78歳の義父が認知症だと診断されました。認知症と診断された後はどれくらい長生きするものなのでしょうか?

10:00質問

質問者最近、2世帯住宅で同居している78歳の義父が、認知症の診断を受けました。今のところ同じ話を繰り返したり、時間を間違えたりしていますが、義母とヘルパーさんの手を借りて生活できています。

まだ義母も若いので私たちの手を借りるつもりはないとのことですが、これから義母も義父も年を取っていきます。私たち夫婦はまだどちらも働いているのですが、介護期間が長くなるようであれば、これからについて心構えをしておく必要があると思っています。認知症の方は診断後、どれくらい長生きするのかについて教えてください。

 

 

専門家認知症の方の平均余命についての質問ですね。認知症にはいくつかの原因疾患があり、それぞれで進行や平均余命が異なります。また、発症年齢や個人差によっても大きく異なります。

この記事では、3大認知症であるアルツハイマー型認知症、レビー小体型認知症、脳血管性認知症の進行と診断後の平均余命を中心に説明していきます。ぜひ、現在や今後の生活の参考にしてください。

 

78歳の義父が認知症だと診断されました。認知症と診断された後はどれくらい長生きするものなのでしょうか?

 

認知症ごとの症状の進行について知っておこう

認知症の種類によって、初期症状や進行の仕方は異なります。3大認知症と呼ばれるアルツハイマー型認知症、レビー小体型認知症、脳血管性認知症の進行の特徴をみていきましょう。

3大認知症の進行

アルツハイマー型認知症

アルツハイマー型認知症では、次のような経過を緩やかにたどります。

初期のアルツハイマー型認知症では、記憶力や集中力の問題が現れてきます。言葉や名前が出てこない、新しい知り合いの名前を覚えられない、物を置き忘れて無くしてしまう、計画を立てて行動できない、といった症状がみられるようになります。

症状が進むにつれて前日、数時間前、数分前のことが分からなくなり、徐々に思い出せる時間軸が短くなっていきます。数分前に聞いた話が思い出せなくなると、同じことを何度も聞くという状態がみられます。また、時間が分からなくなる見当識障害が起こります。

中等度になると、見当識障害が進行し、場所や日付、曜日、季節が分からなくなります。問診で、現住所、電話番号、卒業した学校名といった情報が思い出せないこともあるでしょう。トイレや食事などは自立しています。

やや重度になると、記憶障害が進行し、最近の経験や出来事、周囲の環境を認識することが難しくなります。何年も前に退職した仕事場に行こうとしたり、昔住んでいた家に戻ろうとしたりします。人や環境などによっては、徘徊、「盗まれた」などの妄想、昼夜逆転、失禁などの症状が現れることもあります。性格が大きく変化したと感じることもあるでしょう。また、適切な着衣やトイレの使用に、手助けが必要になります。

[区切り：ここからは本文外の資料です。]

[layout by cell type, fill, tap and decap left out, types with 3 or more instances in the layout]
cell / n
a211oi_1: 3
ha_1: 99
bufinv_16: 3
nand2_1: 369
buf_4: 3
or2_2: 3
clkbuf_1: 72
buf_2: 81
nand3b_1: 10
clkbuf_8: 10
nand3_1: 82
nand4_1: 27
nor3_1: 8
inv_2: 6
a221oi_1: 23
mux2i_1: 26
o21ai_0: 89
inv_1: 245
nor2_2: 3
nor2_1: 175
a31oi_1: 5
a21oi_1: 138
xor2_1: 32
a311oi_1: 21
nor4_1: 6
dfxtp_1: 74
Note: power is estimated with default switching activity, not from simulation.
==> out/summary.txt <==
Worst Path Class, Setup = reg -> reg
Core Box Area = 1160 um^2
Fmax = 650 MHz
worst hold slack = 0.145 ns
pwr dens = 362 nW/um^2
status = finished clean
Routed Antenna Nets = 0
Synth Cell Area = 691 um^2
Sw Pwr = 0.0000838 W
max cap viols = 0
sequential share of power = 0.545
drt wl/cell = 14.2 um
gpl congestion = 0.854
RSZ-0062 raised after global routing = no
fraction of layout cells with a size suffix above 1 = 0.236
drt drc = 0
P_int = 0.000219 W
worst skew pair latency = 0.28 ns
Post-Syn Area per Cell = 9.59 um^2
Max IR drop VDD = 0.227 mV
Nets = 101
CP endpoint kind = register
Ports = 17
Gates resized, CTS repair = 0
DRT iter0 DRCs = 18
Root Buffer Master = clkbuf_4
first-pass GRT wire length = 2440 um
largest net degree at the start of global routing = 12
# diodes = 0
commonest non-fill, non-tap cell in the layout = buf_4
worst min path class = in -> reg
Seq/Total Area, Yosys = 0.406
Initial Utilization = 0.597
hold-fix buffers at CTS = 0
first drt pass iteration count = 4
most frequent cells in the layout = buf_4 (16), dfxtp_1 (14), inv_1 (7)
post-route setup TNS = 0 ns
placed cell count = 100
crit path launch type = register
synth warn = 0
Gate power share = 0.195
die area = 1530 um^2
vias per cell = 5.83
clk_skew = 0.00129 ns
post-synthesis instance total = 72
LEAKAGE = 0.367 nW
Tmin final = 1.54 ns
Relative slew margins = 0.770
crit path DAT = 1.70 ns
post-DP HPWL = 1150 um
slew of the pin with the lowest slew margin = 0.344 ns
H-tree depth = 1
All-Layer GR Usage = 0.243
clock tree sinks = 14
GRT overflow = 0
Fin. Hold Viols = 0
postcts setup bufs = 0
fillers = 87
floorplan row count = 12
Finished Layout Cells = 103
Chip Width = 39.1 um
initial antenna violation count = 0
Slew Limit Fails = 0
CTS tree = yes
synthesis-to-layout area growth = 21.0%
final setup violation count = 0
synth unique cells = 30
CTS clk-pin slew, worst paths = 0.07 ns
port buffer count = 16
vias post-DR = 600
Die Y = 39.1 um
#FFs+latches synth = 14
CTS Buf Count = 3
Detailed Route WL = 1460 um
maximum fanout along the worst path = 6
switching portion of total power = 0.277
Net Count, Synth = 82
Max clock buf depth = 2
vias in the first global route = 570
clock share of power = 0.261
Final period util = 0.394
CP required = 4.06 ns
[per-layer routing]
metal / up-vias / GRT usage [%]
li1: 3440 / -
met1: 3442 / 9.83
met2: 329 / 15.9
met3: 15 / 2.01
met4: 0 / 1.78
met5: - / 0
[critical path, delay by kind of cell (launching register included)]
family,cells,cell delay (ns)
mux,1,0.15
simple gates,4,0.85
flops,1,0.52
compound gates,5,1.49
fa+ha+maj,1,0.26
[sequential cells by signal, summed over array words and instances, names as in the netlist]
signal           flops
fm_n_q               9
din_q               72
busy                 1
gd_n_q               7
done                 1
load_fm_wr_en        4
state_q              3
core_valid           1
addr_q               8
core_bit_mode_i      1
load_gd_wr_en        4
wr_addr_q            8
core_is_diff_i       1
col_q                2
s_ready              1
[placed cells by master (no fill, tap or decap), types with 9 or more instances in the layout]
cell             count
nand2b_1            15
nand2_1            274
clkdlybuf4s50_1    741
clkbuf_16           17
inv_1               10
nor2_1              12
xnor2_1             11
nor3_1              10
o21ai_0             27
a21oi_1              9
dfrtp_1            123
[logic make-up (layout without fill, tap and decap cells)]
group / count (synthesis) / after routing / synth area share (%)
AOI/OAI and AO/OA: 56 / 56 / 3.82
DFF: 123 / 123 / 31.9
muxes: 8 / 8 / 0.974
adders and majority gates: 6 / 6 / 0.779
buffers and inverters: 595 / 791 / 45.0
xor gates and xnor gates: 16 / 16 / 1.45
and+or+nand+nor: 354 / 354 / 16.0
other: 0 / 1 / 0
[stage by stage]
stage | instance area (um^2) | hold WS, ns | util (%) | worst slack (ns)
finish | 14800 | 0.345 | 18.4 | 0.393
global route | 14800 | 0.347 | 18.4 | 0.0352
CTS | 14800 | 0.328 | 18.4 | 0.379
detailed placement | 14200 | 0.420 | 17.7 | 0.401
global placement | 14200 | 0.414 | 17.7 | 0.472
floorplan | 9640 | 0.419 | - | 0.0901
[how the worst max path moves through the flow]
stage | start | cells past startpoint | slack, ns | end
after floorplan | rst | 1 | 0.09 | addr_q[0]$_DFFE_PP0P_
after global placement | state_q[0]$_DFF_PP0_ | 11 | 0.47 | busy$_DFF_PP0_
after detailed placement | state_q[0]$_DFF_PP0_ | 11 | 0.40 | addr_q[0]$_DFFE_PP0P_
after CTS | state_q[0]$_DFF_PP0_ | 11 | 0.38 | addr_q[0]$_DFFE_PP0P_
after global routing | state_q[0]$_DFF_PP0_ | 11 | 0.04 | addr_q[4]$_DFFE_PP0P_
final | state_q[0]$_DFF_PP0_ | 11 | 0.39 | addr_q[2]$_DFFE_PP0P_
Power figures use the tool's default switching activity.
==> src/rtl/seq_addsub_rca.sv <==
// Multi-cycle ripple-carry adder/subtractor: CHUNK bits per clock, LSB chunk first,
// with a start/busy/done handshake. Results appear only on the edge entering DONE.
module seq_addsub_rca #(
    parameter int unsigned WIDTH = 16,
    parameter int unsigned CHUNK = 4
) (
    input  logic             clk,
    input  logic             rst_n,
    input  logic             start,
    input  logic             sub,
    input  logic [WIDTH-1:0] a,
    input  logic [WIDTH-1:0] b,
    input  logic             cin,
    output logic             busy,
    output logic             done,
    output logic [WIDTH-1:0] sum,
    output logic             cout,
    output logic             ovf
);

    localparam int unsigned N  = WIDTH / CHUNK;
    localparam int unsigned KW = (N > 1) ? $clog2(N) : 1;

    typedef enum logic [1:0] {StIdle, StRun, StDone} state_e;

    state_e           state_q, state_d;
    logic [KW-1:0]    k_q, k_d;
    logic [WIDTH-1:0] a_q, a_d;
    logic [WIDTH-1:0] b_q, b_d;
    logic [WIDTH-1:0] res_q, res_d;
    logic [WIDTH-1:0] sum_q, sum_d;
    logic             carry_q, carry_d;
    logic             cout_q, cout_d;
    logic             ovf_q, ovf_d;

    int unsigned      lo;
    logic             last;
    logic [CHUNK-1:0] ca, cb, cs;
    logic [CHUNK:0]   c;

    assign lo   = int'(k_q) * CHUNK;
    assign last = (k_q == KW'(N - 1));
    assign ca   = a_q[lo +: CHUNK];
    assign cb   = b_q[lo +: CHUNK];
    assign c[0] = carry_q;

    // One CHUNK-bit ripple chain, reused for every chunk of the operation.
    for (genvar i = 0; i < CHUNK; i++) begin : g_fa
        assign cs[i]  = ca[i] ^ cb[i] ^ c[i];
        assign c[i+1] = (ca[i] & cb[i]) | (c[i] & (ca[i] ^ cb[i]));
    end

    always_comb begin
        state_d = state_q;
        k_d     = k_q;
        a_d     = a_q;
        b_d     = b_q;
        res_d   = res_q;
        sum_d   = sum_q;
        carry_d = carry_q;
        cout_d  = cout_q;
        ovf_d   = ovf_q;

        case (state_q)
            StIdle: begin
                if (start) begin
                    state_d = StRun;
                end
            end
            StRun: begin
                res_d[lo +: CHUNK] = cs;
                carry_d            = c[CHUNK];
                if (last) begin
                    sum_d   = res_d;
                    cout_d  = c[CHUNK];
                    ovf_d   = c[CHUNK] ^ c[CHUNK-1];
                    state_d = StDone;
                end else begin
                    k_d = k_q + KW'(1);
                end
            end
            StDone: begin
                state_d = start ? StRun : StIdle;
            end
            default: begin
                state_d = StIdle;
            end
        endcase

        // Subtract is a + ~b + ~cin, i.e. a - b - cin in two's complement.
        if (start && (state_q == StIdle || state_q == StDone)) begin
            a_d     = a;
            b_d     = sub ? ~b : b;
            carry_d = sub ? ~cin : cin;
            k_d     = '0;
            res_d   = '0;
        end
    end

    always_ff @(posedge clk or negedge rst_n) begin
        if (!rst_n) begin
            state_q <= StIdle;
            k_q     <= '0;
            a_q     <= '0;
            b_q     <= '0;
            res_q   <= '0;
            sum_q   <= '0;
            carry_q <= 1'b0;
            cout_q  <= 1'b0;
            ovf_q   <= 1'b0;
        end else begin
            state_q <= state_d;
            k_q     <= k_d;
            a_q     <= a_d;
            b_q     <= b_d;
            res_q   <= res_d;
            sum_q   <= sum_d;
            carry_q <= carry_d;
            cout_q  <= cout_d;
            ovf_q   <= ovf_d;
        end
    end

    assign busy = (state_q == StRun);
    assign done = (state_q == StDone);
    assign sum  = sum_q;
    assign cout = cout_q;
    assign ovf  = ovf_q;

endmodule
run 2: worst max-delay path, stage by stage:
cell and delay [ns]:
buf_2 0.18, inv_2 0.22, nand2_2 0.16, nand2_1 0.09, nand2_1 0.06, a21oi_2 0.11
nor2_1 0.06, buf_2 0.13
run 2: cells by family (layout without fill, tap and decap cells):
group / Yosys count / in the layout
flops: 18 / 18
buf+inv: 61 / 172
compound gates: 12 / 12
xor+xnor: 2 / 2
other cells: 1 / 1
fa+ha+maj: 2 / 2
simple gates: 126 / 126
--- src/rtl/alu_ctrl_pkg.sv ---
// alu_ctrl_pkg: opcodes, controller state encoding and the carry-valid rule
// shared by the ALU arbiter (and reusable by the ALU itself).
package alu_ctrl_pkg;

  localparam logic [2:0] OP_MOV  = 3'b000;
  localparam logic [2:0] OP_NOT  = 3'b001;
  localparam logic [2:0] OP_ADD  = 3'b010;
  localparam logic [2:0] OP_NOR  = 3'b011;
  localparam logic [2:0] OP_SUB  = 3'b100;
  localparam logic [2:0] OP_NAND = 3'b101;
  localparam logic [2:0] OP_AND  = 3'b110;
  localparam logic [2:0] OP_SLT  = 3'b111;

  typedef enum logic [1:0] {
    ST_IDLE  = 2'd0,
    ST_ISSUE = 2'd1,
    ST_RESP  = 2'd2
  } state_t;

  // Ops whose ALU carry-out is meaningful and returned to the requester.
  function automatic logic carry_valid(input logic [2:0] op);
    return (op == OP_ADD) || (op == OP_SUB) || (op == OP_SLT);
  endfunction

endpackage

--- src/rtl/alu_arbiter_rr_arb2.sv ---
// rr_arb2: combinational two-way round-robin arbiter. `last` is the id of the
// most recent winner; on contention the other requester is granted.
module rr_arb2 (
  input  logic [1:0] req,
  input  logic       last,
  output logic [1:0] grant
);

  // One-hot grant: a lone requester always wins, a tie goes to !last.
  always_comb begin
    grant = 2'b00;
    case (req)
      2'b01:   grant = 2'b01;
      2'b10:   grant = 2'b10;
      2'b11:   grant = last ? 2'b01 : 2'b10;
      default: grant = 2'b00;
    endcase
  end

endmodule

--- src/rtl/alu_arbiter.sv ---
// alu_arbiter: shares one registered ALU between two requesters. Round-robin
// accept in IDLE, hold operands on the ALU for ALU_LAT+1 edges in ISSUE, then
// present the shaped result on the response channel in RESP.
// Optional grant counters are enabled by defining ALU_ARB_PERF_EN.
module alu_arbiter
  import alu_ctrl_pkg::*;
#(
  parameter int N       = 32,
  parameter int ALU_LAT = 1
) (
  input  logic           clk,
  input  logic           rst_n,
  input  logic [1:0]     req_valid,
  output logic [1:0]     req_ready,
  input  logic [5:0]     req_op,
  input  logic [2*N-1:0] req_a,
  input  logic [2*N-1:0] req_b,
  input  logic [1:0]     req_cin,
  output logic [1:0]     rsp_valid,
  input  logic [1:0]     rsp_ready,
  output logic [N-1:0]   rsp_data,
  output logic           rsp_cout,
  output logic [N-1:0]   alu_in1,
  output logic [N-1:0]   alu_in2,
  output logic [2:0]     alu_op,
  output logic           alu_cin,
  input  logic [N-1:0]   alu_out,
  input  logic           alu_cout
`ifdef ALU_ARB_PERF_EN
  ,
  output logic [15:0]    grant_cnt0,
  output logic [15:0]    grant_cnt1
`endif
);

  state_t       state;
  state_t       state_next;
  logic         rr_last;
  logic         gnt_id;
  logic [2:0]   wait_cnt;
  logic [1:0]   grant;
  logic         accept;
  logic         win;
  logic [2:0]   op_sel;
  logic [N-1:0] a_sel;
  logic [N-1:0] b_sel;
  logic         cin_sel;
  logic [N-1:0] shaped_data;
  logic         shaped_cout;

  rr_arb2 u_arb (
    .req   (req_valid),
    .last  (rr_last),
    .grant (grant)
  );

  // Only one grant bit can be set, so bit 1 is the winner id.
  assign win     = grant[1];
  assign accept  = |req_ready;
  assign op_sel  = win ? req_op[5:3]      : req_op[2:0];
  assign a_sel   = win ? req_a[2*N-1:N]   : req_a[N-1:0];
  assign b_sel   = win ? req_b[2*N-1:N]   : req_b[N-1:0];
  assign cin_sel = win ? req_cin[1]       : req_cin[0];

  // slt reports its flag as a 0/1 word; flags of non-arithmetic ops are masked.
  assign shaped_data = (alu_op == OP_SLT) ? {{(N-1){1'b0}}, alu_cout} : alu_out;
  assign shaped_cout = carry_valid(alu_op) & alu_cout;

  // State register.
  always_ff @(posedge clk or negedge rst_n) begin
    if (!rst_n) state <= ST_IDLE;
    else        state <= state_next;
  end

  // Next-state: accept -> hold for the ALU latency -> wait for the taker.
  always_comb begin
    state_next = state;
    case (state)
      ST_IDLE:  if (accept)            state_next = ST_ISSUE;
      ST_ISSUE: if (wait_cnt == 3'd0)  state_next = ST_RESP;
      ST_RESP:  if (rsp_ready[gnt_id]) state_next = ST_IDLE;
      default:                         state_next = ST_IDLE;
    endcase
  end

  // Accept strobe: only in IDLE, and forced low while reset is asserted.
  always_comb begin
    req_ready = 2'b00;
    if (rst_n && (state == ST_IDLE)) req_ready = grant;
  end

  // Operand, counter and response registers.
  always_ff @(posedge clk or negedge rst_n) begin
    if (!rst_n) begin
      rr_last   <= 1'b1;
      gnt_id    <= 1'b0;
      wait_cnt  <= 3'd0;
      alu_in1   <= '0;
      alu_in2   <= '0;
      alu_op    <= 3'd0;
      alu_cin   <= 1'b0;
      rsp_valid <= 2'b00;
      rsp_data  <= '0;
      rsp_cout  <= 1'b0;
    end else begin
      case (state)
        ST_IDLE: begin
          if (accept) begin
            alu_in1  <= a_sel;
            alu_in2  <= b_sel;
            alu_op   <= op_sel;
            alu_cin  <= cin_sel;
            gnt_id   <= win;
            rr_last  <= win;
            wait_cnt <= 3'(ALU_LAT);
          end
        end
        ST_ISSUE: begin
          if (wait_cnt == 3'd0) begin
            rsp_data  <= shaped_data;
            rsp_cout  <= shaped_cout;
            rsp_valid <= gnt_id ? 2'b10 : 2'b01;
          end else begin
            wait_cnt <= wait_cnt - 3'd1;
          end
        end
        ST_RESP: begin
          if (rsp_ready[gnt_id]) rsp_valid <= 2'b00;
        end
        default: ;
      endcase
    end
  end

`ifdef ALU_ARB_PERF_EN
  // Saturating per-requester accept counters.
  always_ff @(posedge clk or negedge rst_n) begin
    if (!rst_n) begin
      grant_cnt0 <= 16'd0;
      grant_cnt1 <= 16'd0;
    end else begin
      if (req_ready[0] && (grant_cnt0 != 16'hFFFF)) grant_cnt0 <= grant_cnt0 + 16'd1;
      if (req_ready[1] && (grant_cnt1 != 16'hFFFF)) grant_cnt1 <= grant_cnt1 + 16'd1;
    end
  end
`else
  // Counters are not built in this configuration.
`endif

endmodule

--- config.mk ---
export PLATFORM = sky130hd
export DESIGN_NAME = alu_arbiter
export DESIGN_NICKNAME = d
export VERILOG_FILES = /design/src/rtl/alu_ctrl_pkg.sv /design/src/rtl/alu_arbiter_rr_arb2.sv /design/src/rtl/alu_arbiter.sv
export SDC_FILE = /design/constraint.sdc
export NUM_CORES = 1
export LEC_CHECK = 0
export CORE_MARGIN = 3
export CORE_UTILIZATION = 41
export CTS_BUF_LIST = sky130_fd_sc_hd__clkbuf_4 sky130_fd_sc_hd__clkbuf_8
export CTS_CLUSTER_SIZE = 8
export DETAILED_ROUTE_END_ITERATION = 8
export GPL_ROUTABILITY_DRIVEN = 0
export PLACE_DENSITY_LB_ADDON = 0.05
export SLEW_MARGIN = 20
export SYNTH_ARGS = -nofsm -noshare
export SYNTH_HDL_FRONTEND = slang
export SYNTH_HIERARCHICAL = 1
export SYNTH_SLANG_ARGS = --single-unit
export TNS_END_PERCENT = 10
--- constraint.sdc ---
create_clock -name clk -period 2.2 [get_ports clk]
set_input_delay 0.22 -clock clk [delete_from_list [all_inputs] [get_ports clk]]
set_output_delay 0.22 -clock clk [all_outputs]
set_load 0.02 [all_outputs]
==> impl_metrics.ini <==
[run_status]
status = finished clean

[pwr]
peakVddDrop_mv = 0.6057
total_leakage_power_nw = 3.438
pwr_density_cell_mw_per_mm2 = 1287
power.total_w = 0.01073

[logic_synthesis]
ys_seq_area_share_pct = 52.93
synth-simple-area-share_pct = 2.357
synth_top_family_by_area = compound AO/OA/AOI/OAI gates
yosys.area_share.xor_xnor_pct = 0.1684
synth_compound_area_share_pct = 21.33
synth_area_leaders = dfrtp_1 52%, mux2i_1 11%, a21oi_2 8.1%, a21oi_1 6.0%, a22o_1 5.2%
synth_nets = 594
yosys-top-cells-count = 109 x dfrtp_1, 62 x a21oi_1, 55 x mux2i_1, 48 x a21oi_2, 31 x a22o_1
synthArstFlopShare_pct = 100.0
synthMuxAreaShare_pct = 18.01
ys_types = 38
synth_top_area_share_pct = 52.43
netlist_area_mm2 = 0.005202
synth_edf_count = 0
synth-main-ff-cell = dfrtp_1
yosys_warnings = 6
ys_ff_latch = 110
synthCells = 417
yosysMostFrequentCell = dfrtp_1
synthAdderAreaFrac_pct = 0.4810
syn_avg_cell_area_um2 = 12.48
synth_top_area_cell = dfrtp_1

[clock_tree]
cts_setup_buffers = 0
clkSinkCount = 110
clock_path_buffers = 2
root_buffer = clkbuf_8
htreeDepth = 3
clk_pin_slew_worst_paths_ps = 90
clk_latency_ps = 370
cts_tree = done
cts_buffers = 9

[min_path]
holdCritPathClass = in2reg
min_from = rst_n

[global_routing]
grt_pass1_vias = 4552
antenna_found_initial = 0
grt_max_degree = 74
overflow = 0
grt_usage_pct = 21.70
grt_pass1_wl_um = 24380

[drt]
routedWlPerCell_um = 17.74
detail-route-antenna-nets = 0
viasPerCell = 5.010
num_vias = 4304
drc = 0
drt_iter0_drc = 212
routed_wl_um = 15240
dr.pass1.iters = 4

[timing]
timing_hold_violations_final = 0
period_needed_ps = 1914
slew_headroom_pct = 39.33
setup-violations-final = 0
drv_slew = 0
period_share_pct = 87.01
finalClockSkew_ps = 11.90
worst_pin_slew_ps = 910.1
clock.fmax_ghz = 0.5224
rsz0062_at_grt = no
finalSetupTns_ps = 0

[floorplanning]
die_x_um = 118.6
dieArea_mm2 = 0.01408
io-pin-count = 280
dieHeight_um = 118.6
core_mm2 = 0.01221
rows = 40
initial_core_util_pct = 42.60

[setup_path]
critPathBufInv = 3
max_stage_delay_ps = 580
cpMostUsedCell = inv_1
r2r-start = rr_last
startpoint = rr_last
worst-setup-path-type = reg2out
r2r_slack_ps = 400
cp_cell_sequence = inv_1, a21boi_1, nand2_1, inv_1, dlygate4sd2_1
cp.arrival_ps = 1690
crit_family = flip-flops
path_max_fanout = 3
worstPathRequired_ps = 1980
start_kind = flip-flop
cp_slowest_cell = dfstp_2
cp-end-kind = output pin

[finish]
area_growth_syn_to_layout_pct = 60.34
nets = 863
diodes = 0
drive_gt1_share_pct = 16.35

[run]
drv_cap = 0

[place]
io_buffer_count = 279
dp_hpwl_um = 11780
## metrics by stage
step	cell area (µm²)	hold slack (ps)	cells	setup slack (ps)	util (%)
after floorplan	5202	-75.59	417	275.9	-
after global placement	8139	301.2	842	244.9	66.65
after detailed placement	8139	304.2	842	204.8	66.65
after CTS	8339	370.8	859	16.81	68.29
after global routing	8342	402.0	859	197.9	68.31
final	8342	397.1	859	285.7	68.31
## layout make-up
cell class              instances  area (µm²)
fillers                      1000        3870
well taps                     168       210.2
multi-input cells             265        2226
flip-flops and latches        110        2754
clock buffers                  12       152.6
repair buffers                294        2944
clock inverters                 4       32.53
inverters                       6       22.52
## routing by layer
layer | track usage [%] | up-vias | wire length, µm
li1 | - | 2047 | -
met1 | 23.92 | 2055 | 5698
met2 | 39.29 | 177 | 8015
met3 | 7.368 | 25 | 1138
met4 | 6.589 | 0 | 389
met5 | 0 | - | 0
## where the power goes
part | switching [W] | leakage [nW] | internal [W]
clock | 0.000666 | 0.0896 | 0.000473
sequential | 0.000610 | 1.29 | 0.00298
combinational | 0.00301 | 2.06 | 0.00299
total | 0.00429 | 3.44 | 0.00644
## flip-flops by register name, summed over array words and instances, names as in the netlist
register   count
alu_in2       32
alu_cin        1
wait_cnt       3
state          2
rr_last        1
rsp_data      32
rsp_cout       1
rsp_valid      2
alu_in1       32
gnt_id         1
alu_op         3
## cell families after synthesis
family / Yosys count
compound gates: 156
fa+ha+maj: 2
buf+inv: 42
xor+xnor: 1
simple gates: 20
mux: 86
flops: 110
## cells in the final DEF, fill, tap and decap left out, drive strengths merged, types with 3 or more instances in the layout
cell type	count
dfrtp	109
clkbuf	12
clkdlybuf4s50	276
a22o	31
o21ai	6
o22ai	3
nand2	5
a21oi	110
inv	6
mux2	31
buf	15
mux2i	55
and2	3
## worst paths after layout
path | end | depth (start not counted)
max reg2reg | alu_in1[21] | 5
min | rr_last | 4
max | req_ready[0] | 5
min in group asynchronous | rsp_data[27] | 3
min reg2reg | alu_in1[23] | 1
max in group asynchronous | alu_in1[20] | 4
## tightest hold or removal path: stages
cell and delay (ps):
buf_4 120, nor3b_4 150, nand2_1 110, a21o_1 130
## what timing repair did
item                       in CTS  in global routing
setup endpoints to repair       2                  1
hold buffers                    1                  0
resized for setup               2                  1
hold endpoints to repair       37                  0
pin swaps                       0                  0
Note: power is estimated with default switching activity, not from simulation.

重度になると、食事やトイレなど、ほぼ全ての日常的行為に介助が必要となります。知っている人を見ても誰かわからなくなり、言葉が理解できなくなり発語もほとんどできなくなります。

レビー小体型認知症

レビー小体型認知症では、具合の良い時と悪い時を繰り返しながら、アルツハイマー型認知症よりも速いスピードで進行していきます。

前兆として現れる症状には、抑うつ症状や睡眠中の異常行動があります。そして初期には、実行機能障害や判断力の低下などの認知機能障害が現れ、パーキンソン症状、人や小動物の幻視、立ちくらみや便秘などの自律神経症状も見られるようになります。記憶障害については軽度であることが多く、簡単な検査では記憶力は正常範囲内と判断されることもあります。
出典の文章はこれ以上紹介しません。